##### Records supplied #####
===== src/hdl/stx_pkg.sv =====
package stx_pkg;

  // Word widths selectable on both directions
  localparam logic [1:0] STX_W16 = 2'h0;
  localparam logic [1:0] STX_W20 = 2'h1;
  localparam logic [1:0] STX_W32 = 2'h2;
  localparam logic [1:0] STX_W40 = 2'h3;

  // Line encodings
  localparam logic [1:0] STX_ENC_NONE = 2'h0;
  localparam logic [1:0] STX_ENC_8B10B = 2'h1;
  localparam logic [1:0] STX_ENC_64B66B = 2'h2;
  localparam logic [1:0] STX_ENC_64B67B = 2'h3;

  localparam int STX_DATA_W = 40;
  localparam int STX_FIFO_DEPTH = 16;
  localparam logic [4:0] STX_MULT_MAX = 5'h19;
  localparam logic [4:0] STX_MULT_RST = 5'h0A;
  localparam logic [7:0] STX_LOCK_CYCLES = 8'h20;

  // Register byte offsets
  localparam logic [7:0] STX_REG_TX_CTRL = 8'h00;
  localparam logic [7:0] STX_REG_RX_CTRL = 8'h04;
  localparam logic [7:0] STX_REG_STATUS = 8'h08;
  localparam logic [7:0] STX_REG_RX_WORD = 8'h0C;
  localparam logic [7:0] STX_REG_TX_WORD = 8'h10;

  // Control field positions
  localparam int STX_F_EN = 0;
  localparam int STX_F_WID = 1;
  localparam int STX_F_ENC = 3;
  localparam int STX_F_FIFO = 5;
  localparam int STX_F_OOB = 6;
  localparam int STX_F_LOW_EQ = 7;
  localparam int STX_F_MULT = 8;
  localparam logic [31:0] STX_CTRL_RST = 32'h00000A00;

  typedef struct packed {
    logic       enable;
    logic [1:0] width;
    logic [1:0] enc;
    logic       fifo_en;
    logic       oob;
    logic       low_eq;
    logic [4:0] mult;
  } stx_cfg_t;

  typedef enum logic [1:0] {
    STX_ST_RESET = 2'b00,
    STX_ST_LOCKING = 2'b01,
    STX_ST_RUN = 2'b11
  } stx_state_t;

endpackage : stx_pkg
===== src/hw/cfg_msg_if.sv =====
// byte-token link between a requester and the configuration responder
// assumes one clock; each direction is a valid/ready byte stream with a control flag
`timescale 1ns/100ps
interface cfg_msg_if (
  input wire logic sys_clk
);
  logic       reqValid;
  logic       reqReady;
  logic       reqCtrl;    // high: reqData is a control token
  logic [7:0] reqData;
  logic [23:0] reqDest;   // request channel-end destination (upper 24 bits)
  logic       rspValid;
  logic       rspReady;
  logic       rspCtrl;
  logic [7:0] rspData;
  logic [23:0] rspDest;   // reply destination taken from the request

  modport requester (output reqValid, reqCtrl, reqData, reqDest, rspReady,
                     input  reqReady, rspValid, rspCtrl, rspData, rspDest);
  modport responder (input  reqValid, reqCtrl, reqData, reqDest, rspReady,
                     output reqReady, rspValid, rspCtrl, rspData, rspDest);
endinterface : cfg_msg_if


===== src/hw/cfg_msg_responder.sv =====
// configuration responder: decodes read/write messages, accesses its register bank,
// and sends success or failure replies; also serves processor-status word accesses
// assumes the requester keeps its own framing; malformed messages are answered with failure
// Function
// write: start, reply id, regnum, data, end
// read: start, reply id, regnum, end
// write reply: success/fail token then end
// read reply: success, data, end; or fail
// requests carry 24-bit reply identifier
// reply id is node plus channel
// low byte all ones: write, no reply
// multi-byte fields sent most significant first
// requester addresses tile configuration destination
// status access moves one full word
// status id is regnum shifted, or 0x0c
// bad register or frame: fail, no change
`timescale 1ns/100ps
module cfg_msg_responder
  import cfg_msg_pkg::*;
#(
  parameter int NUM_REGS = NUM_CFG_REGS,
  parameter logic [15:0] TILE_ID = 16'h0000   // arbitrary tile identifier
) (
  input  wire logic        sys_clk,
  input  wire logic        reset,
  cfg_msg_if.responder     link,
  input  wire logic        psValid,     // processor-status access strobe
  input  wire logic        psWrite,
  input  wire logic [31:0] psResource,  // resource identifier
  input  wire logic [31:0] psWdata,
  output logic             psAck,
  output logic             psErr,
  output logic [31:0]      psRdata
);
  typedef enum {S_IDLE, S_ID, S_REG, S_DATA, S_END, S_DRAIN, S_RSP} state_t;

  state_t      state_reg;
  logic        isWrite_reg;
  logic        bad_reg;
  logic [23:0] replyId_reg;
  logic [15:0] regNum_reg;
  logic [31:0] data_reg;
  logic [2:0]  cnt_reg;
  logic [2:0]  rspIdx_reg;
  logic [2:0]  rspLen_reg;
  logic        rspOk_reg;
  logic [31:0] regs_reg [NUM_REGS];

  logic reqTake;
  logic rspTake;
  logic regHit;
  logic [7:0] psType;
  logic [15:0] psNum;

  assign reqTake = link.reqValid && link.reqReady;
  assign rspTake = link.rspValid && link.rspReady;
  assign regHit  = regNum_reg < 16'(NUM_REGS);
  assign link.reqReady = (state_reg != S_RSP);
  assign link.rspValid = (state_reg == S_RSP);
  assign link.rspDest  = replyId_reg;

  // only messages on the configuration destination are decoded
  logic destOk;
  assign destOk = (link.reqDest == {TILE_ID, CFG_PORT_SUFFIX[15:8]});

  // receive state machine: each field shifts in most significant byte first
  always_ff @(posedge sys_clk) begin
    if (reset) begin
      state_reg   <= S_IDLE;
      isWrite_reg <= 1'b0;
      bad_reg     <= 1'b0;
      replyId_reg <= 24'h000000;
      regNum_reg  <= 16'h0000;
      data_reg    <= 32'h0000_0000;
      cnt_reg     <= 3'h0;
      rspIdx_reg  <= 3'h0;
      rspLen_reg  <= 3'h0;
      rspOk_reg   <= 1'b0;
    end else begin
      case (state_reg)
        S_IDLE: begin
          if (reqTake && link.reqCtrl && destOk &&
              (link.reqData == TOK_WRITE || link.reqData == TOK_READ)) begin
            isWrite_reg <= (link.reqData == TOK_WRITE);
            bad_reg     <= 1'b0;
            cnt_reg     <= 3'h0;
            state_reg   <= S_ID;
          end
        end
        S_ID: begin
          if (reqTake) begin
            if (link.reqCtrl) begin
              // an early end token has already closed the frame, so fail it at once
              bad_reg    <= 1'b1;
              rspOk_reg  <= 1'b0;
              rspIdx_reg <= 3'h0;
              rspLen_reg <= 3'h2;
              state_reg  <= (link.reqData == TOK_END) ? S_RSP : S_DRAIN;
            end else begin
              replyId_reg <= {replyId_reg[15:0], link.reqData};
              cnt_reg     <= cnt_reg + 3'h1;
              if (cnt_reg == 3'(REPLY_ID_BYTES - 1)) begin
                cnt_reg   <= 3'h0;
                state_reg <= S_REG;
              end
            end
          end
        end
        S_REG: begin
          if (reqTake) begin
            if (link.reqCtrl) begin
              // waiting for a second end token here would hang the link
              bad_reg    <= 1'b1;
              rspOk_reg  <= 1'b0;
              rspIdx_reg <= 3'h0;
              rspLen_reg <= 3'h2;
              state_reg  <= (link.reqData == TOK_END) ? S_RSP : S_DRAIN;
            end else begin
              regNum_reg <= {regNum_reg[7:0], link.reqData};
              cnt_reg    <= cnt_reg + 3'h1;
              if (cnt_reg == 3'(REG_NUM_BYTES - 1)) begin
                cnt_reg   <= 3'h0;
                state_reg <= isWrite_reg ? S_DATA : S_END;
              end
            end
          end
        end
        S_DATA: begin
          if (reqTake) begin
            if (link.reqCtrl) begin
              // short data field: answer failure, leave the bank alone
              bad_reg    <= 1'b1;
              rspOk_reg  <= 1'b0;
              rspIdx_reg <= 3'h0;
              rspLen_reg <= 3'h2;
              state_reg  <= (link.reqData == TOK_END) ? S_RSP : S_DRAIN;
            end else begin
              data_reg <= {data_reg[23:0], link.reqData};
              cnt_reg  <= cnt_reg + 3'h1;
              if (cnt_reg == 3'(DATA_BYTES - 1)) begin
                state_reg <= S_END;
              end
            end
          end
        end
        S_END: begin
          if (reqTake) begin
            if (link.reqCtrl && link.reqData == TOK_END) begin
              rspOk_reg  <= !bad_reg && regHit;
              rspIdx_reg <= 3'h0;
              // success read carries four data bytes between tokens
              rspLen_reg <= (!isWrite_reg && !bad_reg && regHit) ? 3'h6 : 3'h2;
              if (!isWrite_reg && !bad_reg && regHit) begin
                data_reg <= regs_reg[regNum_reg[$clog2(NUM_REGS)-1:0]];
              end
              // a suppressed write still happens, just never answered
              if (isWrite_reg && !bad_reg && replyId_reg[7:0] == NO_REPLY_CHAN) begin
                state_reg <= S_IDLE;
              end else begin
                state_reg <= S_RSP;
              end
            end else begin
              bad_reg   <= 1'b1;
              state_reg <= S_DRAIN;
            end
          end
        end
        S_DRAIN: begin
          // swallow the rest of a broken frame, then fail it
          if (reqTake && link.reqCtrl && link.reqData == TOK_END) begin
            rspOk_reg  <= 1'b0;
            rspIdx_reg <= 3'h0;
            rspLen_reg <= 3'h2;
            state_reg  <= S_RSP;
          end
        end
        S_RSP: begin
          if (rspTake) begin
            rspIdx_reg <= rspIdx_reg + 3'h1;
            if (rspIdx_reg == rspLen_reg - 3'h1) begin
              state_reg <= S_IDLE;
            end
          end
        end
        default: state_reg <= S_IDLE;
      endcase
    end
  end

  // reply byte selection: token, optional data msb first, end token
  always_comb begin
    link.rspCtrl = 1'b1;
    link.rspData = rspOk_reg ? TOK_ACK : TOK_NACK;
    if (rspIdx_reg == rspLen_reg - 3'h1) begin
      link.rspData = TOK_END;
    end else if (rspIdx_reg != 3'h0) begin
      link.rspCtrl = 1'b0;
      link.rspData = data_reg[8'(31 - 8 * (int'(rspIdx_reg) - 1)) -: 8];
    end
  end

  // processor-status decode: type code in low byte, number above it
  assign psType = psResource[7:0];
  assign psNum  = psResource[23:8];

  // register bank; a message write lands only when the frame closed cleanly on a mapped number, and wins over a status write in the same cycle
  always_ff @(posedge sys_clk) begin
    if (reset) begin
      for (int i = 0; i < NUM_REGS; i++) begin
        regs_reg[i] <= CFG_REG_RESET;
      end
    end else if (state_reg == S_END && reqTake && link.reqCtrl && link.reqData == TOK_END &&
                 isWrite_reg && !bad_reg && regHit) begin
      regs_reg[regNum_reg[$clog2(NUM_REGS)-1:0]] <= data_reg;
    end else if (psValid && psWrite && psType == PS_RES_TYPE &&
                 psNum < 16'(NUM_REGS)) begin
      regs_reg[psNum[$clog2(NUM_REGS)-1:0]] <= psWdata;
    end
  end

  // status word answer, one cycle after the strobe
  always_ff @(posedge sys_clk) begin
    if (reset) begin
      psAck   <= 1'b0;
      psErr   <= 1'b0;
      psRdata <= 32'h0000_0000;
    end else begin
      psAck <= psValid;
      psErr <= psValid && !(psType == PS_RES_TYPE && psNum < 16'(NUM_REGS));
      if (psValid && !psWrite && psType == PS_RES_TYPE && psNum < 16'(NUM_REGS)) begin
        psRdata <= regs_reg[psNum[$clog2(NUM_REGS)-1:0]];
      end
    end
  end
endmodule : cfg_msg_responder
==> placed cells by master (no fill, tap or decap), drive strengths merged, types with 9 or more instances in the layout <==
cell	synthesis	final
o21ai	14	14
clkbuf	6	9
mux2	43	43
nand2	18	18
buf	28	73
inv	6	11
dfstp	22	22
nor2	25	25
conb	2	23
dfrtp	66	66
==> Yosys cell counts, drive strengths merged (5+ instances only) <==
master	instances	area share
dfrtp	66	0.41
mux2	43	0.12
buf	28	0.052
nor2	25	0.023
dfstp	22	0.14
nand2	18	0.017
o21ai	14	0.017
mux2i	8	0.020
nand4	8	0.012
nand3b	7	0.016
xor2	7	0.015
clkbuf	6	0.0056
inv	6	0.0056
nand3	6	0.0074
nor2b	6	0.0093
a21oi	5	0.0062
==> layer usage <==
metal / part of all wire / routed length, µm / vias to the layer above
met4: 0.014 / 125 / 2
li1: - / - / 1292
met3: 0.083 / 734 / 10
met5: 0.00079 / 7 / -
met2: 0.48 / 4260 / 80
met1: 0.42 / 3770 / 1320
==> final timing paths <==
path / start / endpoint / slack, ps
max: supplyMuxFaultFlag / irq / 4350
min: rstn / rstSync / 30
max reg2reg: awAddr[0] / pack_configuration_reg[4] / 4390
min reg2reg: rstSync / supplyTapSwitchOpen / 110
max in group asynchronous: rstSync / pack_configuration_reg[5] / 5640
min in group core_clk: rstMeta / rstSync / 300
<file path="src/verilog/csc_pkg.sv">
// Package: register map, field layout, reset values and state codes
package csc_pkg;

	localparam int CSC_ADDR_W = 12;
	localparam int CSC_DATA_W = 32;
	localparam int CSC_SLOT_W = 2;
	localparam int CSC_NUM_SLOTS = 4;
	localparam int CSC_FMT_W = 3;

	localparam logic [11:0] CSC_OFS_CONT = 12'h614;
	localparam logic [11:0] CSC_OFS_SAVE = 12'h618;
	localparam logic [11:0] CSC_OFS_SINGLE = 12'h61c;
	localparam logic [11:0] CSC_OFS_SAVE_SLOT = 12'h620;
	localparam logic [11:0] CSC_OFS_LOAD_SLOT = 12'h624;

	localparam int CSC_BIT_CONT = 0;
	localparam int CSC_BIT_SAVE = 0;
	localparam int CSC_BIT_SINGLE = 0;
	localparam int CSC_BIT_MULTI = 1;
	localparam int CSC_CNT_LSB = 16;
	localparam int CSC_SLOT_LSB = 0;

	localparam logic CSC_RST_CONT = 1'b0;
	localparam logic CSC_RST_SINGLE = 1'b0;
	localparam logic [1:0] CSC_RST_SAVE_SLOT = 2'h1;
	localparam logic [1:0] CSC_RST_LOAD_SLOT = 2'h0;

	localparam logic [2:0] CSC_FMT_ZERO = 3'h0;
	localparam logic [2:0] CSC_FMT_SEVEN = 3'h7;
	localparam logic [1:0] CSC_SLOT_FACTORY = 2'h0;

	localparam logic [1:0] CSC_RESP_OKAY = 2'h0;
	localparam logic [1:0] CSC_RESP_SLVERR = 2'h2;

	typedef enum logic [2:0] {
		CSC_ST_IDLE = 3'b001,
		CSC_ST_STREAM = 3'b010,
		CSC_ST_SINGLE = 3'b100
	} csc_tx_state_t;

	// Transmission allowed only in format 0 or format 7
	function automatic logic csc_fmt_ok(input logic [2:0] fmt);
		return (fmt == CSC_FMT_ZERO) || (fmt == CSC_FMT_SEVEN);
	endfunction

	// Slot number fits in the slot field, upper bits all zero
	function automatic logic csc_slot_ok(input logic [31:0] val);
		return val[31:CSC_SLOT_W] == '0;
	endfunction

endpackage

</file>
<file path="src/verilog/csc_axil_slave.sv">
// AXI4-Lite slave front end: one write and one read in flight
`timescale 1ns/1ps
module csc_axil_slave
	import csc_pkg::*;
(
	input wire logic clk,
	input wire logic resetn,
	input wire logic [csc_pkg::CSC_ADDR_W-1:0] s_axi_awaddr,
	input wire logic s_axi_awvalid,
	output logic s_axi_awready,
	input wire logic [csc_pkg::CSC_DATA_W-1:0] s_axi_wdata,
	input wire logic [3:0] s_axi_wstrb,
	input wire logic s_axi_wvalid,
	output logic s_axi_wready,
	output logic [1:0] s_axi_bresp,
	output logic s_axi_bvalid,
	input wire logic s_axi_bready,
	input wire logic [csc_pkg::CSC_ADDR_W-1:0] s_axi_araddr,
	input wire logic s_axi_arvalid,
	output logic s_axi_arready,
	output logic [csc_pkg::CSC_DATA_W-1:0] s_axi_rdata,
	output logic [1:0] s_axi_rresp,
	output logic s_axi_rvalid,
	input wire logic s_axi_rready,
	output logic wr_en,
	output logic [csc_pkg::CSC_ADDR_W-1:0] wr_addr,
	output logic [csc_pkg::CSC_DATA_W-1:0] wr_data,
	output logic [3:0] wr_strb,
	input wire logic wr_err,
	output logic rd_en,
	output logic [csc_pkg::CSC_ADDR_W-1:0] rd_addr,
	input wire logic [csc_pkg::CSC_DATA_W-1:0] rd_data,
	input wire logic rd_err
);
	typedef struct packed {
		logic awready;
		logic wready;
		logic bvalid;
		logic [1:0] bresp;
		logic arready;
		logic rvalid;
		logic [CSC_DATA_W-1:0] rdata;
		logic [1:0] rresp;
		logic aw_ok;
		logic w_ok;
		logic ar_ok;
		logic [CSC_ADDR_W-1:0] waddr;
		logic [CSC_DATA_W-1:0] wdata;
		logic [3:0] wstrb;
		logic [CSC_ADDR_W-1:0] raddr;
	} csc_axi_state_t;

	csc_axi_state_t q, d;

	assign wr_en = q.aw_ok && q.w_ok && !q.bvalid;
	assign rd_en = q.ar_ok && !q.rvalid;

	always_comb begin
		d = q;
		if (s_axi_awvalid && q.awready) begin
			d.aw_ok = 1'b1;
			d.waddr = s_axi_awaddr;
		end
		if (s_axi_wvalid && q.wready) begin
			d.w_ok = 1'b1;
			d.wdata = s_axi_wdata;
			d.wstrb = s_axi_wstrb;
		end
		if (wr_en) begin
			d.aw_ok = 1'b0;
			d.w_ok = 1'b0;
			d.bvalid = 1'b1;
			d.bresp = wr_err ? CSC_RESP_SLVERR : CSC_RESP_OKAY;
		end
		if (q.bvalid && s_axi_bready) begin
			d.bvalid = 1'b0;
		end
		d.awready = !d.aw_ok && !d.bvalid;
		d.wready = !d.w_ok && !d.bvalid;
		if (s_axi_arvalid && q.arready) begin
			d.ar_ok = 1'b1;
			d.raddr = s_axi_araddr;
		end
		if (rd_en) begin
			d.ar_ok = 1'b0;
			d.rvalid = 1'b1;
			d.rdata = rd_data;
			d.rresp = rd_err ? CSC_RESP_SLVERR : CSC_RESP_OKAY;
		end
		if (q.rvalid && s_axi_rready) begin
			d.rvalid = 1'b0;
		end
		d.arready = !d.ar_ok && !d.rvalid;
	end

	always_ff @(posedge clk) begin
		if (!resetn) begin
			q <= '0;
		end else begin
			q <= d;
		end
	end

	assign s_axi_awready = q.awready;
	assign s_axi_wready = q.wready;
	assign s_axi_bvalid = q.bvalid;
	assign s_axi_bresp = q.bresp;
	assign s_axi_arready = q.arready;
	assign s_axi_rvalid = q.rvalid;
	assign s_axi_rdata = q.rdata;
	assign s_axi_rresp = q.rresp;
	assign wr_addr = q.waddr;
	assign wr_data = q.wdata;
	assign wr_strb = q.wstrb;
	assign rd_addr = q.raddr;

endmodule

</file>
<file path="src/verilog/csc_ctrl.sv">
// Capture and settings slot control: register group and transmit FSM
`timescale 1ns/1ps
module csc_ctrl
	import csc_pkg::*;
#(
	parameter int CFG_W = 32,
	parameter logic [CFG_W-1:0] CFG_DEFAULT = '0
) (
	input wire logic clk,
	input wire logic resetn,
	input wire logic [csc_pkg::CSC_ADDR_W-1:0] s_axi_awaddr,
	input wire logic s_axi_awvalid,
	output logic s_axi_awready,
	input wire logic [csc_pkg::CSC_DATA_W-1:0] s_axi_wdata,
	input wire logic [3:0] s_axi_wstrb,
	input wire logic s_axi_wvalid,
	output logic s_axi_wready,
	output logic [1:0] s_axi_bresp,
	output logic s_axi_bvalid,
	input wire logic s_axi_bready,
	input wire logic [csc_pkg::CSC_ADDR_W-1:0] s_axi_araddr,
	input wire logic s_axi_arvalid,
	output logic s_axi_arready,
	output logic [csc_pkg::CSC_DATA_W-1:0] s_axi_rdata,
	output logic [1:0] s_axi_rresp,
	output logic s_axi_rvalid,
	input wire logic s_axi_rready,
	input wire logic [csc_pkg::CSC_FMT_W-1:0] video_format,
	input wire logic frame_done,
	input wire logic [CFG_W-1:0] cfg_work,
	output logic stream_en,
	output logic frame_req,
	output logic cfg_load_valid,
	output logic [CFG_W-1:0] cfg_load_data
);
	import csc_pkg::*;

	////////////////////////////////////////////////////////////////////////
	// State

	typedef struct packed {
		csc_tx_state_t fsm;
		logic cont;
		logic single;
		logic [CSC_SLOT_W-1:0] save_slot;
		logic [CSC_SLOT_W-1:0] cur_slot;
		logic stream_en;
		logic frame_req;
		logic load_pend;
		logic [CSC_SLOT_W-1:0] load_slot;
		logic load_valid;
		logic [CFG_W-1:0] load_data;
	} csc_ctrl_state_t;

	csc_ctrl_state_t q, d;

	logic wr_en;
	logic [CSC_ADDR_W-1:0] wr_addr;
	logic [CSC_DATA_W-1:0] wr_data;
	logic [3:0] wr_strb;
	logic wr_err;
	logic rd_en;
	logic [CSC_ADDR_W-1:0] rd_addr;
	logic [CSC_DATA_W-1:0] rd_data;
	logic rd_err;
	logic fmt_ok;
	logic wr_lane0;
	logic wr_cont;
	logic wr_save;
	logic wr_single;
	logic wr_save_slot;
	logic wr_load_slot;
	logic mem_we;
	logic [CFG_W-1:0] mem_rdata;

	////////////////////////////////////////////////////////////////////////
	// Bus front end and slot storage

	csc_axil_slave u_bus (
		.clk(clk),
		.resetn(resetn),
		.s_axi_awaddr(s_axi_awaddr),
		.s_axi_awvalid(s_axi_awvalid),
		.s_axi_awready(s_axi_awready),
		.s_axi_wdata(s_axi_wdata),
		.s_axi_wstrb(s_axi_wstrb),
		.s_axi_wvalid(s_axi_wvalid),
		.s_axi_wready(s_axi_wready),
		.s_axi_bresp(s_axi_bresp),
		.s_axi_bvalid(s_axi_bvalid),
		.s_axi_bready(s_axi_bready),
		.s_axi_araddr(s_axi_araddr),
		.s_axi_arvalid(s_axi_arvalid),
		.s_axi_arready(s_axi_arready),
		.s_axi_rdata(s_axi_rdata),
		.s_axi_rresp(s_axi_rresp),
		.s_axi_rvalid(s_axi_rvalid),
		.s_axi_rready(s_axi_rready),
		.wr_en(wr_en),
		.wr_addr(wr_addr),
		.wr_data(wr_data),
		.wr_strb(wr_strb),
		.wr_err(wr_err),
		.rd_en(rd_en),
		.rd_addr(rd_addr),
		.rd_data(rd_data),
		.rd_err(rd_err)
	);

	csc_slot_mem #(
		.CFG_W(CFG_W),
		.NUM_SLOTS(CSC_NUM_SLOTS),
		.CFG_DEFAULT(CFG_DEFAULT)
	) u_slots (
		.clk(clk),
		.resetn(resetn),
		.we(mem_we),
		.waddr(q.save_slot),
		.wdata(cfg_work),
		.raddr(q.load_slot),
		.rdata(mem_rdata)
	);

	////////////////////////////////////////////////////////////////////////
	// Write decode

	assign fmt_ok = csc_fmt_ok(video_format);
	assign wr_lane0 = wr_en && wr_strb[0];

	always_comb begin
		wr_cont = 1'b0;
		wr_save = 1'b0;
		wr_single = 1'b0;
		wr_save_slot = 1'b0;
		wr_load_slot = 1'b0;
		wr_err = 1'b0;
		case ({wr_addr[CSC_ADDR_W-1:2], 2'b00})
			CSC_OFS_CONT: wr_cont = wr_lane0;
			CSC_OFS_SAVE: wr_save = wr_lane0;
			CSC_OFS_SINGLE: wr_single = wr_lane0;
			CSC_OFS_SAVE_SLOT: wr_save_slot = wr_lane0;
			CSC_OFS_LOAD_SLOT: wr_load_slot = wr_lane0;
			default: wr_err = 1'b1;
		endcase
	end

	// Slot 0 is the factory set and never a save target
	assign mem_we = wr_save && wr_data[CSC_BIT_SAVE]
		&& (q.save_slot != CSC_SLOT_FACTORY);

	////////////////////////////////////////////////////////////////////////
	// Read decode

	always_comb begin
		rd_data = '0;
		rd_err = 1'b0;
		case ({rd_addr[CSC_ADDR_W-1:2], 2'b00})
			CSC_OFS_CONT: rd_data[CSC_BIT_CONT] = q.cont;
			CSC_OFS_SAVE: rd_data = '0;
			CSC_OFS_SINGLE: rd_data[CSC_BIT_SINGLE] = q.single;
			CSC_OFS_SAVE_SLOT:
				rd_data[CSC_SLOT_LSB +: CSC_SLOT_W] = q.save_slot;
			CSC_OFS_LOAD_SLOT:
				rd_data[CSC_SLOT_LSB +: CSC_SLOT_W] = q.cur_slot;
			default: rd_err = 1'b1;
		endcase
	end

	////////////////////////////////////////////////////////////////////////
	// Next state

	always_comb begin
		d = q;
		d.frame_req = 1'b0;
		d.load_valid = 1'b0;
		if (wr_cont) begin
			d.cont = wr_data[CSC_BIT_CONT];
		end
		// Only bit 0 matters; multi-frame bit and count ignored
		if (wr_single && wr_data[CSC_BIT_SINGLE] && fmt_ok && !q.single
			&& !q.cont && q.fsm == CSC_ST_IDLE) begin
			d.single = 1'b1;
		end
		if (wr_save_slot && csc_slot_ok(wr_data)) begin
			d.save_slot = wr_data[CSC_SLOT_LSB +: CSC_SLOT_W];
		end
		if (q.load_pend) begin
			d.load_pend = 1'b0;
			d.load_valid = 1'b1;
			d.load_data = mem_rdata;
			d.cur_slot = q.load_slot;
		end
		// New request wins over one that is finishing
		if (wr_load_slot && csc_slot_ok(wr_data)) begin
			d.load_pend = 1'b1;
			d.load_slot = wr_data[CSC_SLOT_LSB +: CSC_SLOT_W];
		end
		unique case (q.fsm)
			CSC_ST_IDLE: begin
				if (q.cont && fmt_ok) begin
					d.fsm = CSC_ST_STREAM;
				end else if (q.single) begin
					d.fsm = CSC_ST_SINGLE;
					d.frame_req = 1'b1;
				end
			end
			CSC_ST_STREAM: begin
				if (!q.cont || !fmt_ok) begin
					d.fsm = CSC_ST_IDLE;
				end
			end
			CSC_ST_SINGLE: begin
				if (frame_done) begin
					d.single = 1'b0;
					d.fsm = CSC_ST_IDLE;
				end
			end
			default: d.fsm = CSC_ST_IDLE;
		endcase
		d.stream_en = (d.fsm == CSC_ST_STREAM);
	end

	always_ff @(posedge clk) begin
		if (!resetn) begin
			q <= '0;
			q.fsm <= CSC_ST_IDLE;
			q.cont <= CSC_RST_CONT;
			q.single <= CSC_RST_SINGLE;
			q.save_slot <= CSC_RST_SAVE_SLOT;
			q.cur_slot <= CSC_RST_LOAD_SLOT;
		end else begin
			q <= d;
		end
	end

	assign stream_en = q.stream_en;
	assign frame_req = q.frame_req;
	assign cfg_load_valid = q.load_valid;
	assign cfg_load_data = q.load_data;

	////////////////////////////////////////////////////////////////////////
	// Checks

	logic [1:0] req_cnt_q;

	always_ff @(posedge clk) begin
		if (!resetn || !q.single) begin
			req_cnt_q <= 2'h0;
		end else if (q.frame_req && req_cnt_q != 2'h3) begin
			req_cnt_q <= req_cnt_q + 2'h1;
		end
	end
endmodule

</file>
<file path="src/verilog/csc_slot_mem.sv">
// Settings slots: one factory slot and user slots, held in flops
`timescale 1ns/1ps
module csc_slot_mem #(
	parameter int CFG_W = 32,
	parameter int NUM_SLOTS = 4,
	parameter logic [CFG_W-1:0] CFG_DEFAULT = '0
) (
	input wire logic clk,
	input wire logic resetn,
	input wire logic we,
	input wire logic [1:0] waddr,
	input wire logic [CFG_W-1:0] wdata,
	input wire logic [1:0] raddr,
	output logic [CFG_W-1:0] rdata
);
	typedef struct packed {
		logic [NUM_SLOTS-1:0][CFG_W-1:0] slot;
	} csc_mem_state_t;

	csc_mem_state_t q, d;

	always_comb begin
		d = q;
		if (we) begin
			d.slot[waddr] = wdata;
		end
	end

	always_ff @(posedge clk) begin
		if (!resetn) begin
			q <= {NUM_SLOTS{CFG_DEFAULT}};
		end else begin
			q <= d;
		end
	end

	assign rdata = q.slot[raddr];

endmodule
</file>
#####
Task directions —
Report the number of lines, in the entries above, that contain the word "messages", without any other text.

Task response —
3